Give back a single number: the count of lines in the data that contain the string "memory".

§ §

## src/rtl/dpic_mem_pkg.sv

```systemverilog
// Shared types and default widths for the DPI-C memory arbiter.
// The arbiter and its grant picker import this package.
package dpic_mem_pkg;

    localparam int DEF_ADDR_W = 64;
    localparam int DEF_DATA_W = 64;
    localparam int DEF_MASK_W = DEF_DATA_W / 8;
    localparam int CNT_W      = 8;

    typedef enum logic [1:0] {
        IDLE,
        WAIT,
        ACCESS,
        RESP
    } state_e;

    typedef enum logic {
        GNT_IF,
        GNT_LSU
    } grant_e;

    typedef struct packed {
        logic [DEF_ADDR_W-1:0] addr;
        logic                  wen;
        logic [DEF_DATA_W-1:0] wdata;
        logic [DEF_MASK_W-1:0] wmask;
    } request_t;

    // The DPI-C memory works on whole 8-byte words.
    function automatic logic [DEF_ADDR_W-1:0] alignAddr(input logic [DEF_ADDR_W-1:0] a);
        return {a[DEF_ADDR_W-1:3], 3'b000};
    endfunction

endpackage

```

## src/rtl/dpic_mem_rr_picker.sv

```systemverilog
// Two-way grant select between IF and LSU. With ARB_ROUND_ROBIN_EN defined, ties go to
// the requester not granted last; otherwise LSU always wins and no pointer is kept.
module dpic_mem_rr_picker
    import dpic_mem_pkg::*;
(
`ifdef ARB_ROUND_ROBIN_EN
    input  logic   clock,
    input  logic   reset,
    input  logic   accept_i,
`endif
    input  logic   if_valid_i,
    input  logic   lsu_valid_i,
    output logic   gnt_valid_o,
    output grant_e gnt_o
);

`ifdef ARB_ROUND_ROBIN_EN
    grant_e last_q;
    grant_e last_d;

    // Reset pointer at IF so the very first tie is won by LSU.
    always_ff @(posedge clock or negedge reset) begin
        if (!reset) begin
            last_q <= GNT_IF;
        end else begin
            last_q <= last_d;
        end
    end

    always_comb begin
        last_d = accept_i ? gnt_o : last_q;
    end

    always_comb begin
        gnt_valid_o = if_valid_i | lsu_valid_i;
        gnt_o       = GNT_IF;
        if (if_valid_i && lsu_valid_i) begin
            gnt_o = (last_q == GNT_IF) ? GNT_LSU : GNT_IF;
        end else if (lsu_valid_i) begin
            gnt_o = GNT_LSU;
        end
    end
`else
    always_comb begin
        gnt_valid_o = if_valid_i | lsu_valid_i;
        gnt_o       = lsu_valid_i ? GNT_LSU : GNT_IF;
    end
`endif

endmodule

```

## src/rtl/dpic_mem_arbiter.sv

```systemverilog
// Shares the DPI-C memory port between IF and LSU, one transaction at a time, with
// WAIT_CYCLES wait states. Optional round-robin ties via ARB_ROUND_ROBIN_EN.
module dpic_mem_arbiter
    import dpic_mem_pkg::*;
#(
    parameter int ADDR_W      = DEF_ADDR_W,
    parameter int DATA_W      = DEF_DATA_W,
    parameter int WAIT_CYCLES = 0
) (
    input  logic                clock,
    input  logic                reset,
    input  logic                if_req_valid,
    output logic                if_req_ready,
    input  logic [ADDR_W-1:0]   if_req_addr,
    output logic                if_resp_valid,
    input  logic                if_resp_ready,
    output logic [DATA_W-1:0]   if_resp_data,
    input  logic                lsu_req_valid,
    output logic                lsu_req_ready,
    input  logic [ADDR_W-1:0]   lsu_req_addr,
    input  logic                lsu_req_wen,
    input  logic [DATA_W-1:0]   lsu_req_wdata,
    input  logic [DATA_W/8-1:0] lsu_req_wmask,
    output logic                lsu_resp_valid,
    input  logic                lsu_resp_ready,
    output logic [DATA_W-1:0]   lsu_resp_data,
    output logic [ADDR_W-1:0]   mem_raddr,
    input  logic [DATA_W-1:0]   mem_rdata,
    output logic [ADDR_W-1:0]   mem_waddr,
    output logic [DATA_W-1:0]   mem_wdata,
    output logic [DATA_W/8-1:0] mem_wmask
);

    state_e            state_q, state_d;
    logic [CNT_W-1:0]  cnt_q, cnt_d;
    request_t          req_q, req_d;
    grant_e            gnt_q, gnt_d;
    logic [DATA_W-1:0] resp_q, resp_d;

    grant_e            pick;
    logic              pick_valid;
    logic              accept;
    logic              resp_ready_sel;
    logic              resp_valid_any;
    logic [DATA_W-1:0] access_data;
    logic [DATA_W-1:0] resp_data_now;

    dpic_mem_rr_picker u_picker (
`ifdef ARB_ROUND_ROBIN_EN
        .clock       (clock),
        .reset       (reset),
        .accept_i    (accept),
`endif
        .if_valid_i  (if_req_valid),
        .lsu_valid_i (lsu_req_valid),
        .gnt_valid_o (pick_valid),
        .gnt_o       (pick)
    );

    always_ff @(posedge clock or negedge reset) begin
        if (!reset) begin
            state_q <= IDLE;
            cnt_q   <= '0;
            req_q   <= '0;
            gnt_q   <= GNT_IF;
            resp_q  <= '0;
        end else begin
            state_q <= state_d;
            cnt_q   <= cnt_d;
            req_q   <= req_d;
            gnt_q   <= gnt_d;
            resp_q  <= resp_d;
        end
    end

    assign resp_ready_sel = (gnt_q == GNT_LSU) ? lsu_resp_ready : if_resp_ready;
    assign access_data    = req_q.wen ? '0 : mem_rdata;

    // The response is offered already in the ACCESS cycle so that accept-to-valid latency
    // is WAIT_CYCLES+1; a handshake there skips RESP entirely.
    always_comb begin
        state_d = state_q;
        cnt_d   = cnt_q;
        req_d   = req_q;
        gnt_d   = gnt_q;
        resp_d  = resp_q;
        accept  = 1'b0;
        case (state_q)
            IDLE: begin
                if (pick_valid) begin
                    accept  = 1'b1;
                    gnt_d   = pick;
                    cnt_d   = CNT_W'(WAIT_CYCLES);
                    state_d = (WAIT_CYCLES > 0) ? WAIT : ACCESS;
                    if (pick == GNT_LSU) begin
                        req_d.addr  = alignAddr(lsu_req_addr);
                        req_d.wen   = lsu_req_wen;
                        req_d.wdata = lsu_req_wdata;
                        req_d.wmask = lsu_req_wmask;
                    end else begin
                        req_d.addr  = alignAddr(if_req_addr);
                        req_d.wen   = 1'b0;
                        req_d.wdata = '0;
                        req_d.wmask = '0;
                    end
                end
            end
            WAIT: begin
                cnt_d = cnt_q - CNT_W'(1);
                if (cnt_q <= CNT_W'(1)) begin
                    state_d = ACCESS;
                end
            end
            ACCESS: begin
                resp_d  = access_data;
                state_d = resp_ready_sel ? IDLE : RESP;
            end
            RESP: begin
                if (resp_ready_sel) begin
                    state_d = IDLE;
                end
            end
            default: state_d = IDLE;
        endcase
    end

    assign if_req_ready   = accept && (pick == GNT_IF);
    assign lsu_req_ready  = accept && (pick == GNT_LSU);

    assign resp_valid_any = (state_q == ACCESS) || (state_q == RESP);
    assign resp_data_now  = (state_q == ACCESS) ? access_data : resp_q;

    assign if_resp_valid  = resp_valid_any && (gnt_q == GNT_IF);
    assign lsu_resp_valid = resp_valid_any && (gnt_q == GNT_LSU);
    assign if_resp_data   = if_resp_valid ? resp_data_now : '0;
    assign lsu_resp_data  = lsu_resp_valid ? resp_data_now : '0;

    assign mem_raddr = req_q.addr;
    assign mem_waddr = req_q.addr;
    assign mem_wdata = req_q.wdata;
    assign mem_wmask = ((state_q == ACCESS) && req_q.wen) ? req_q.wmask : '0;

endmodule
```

§ §

__RESULT OF THIS EXERCISE__. 3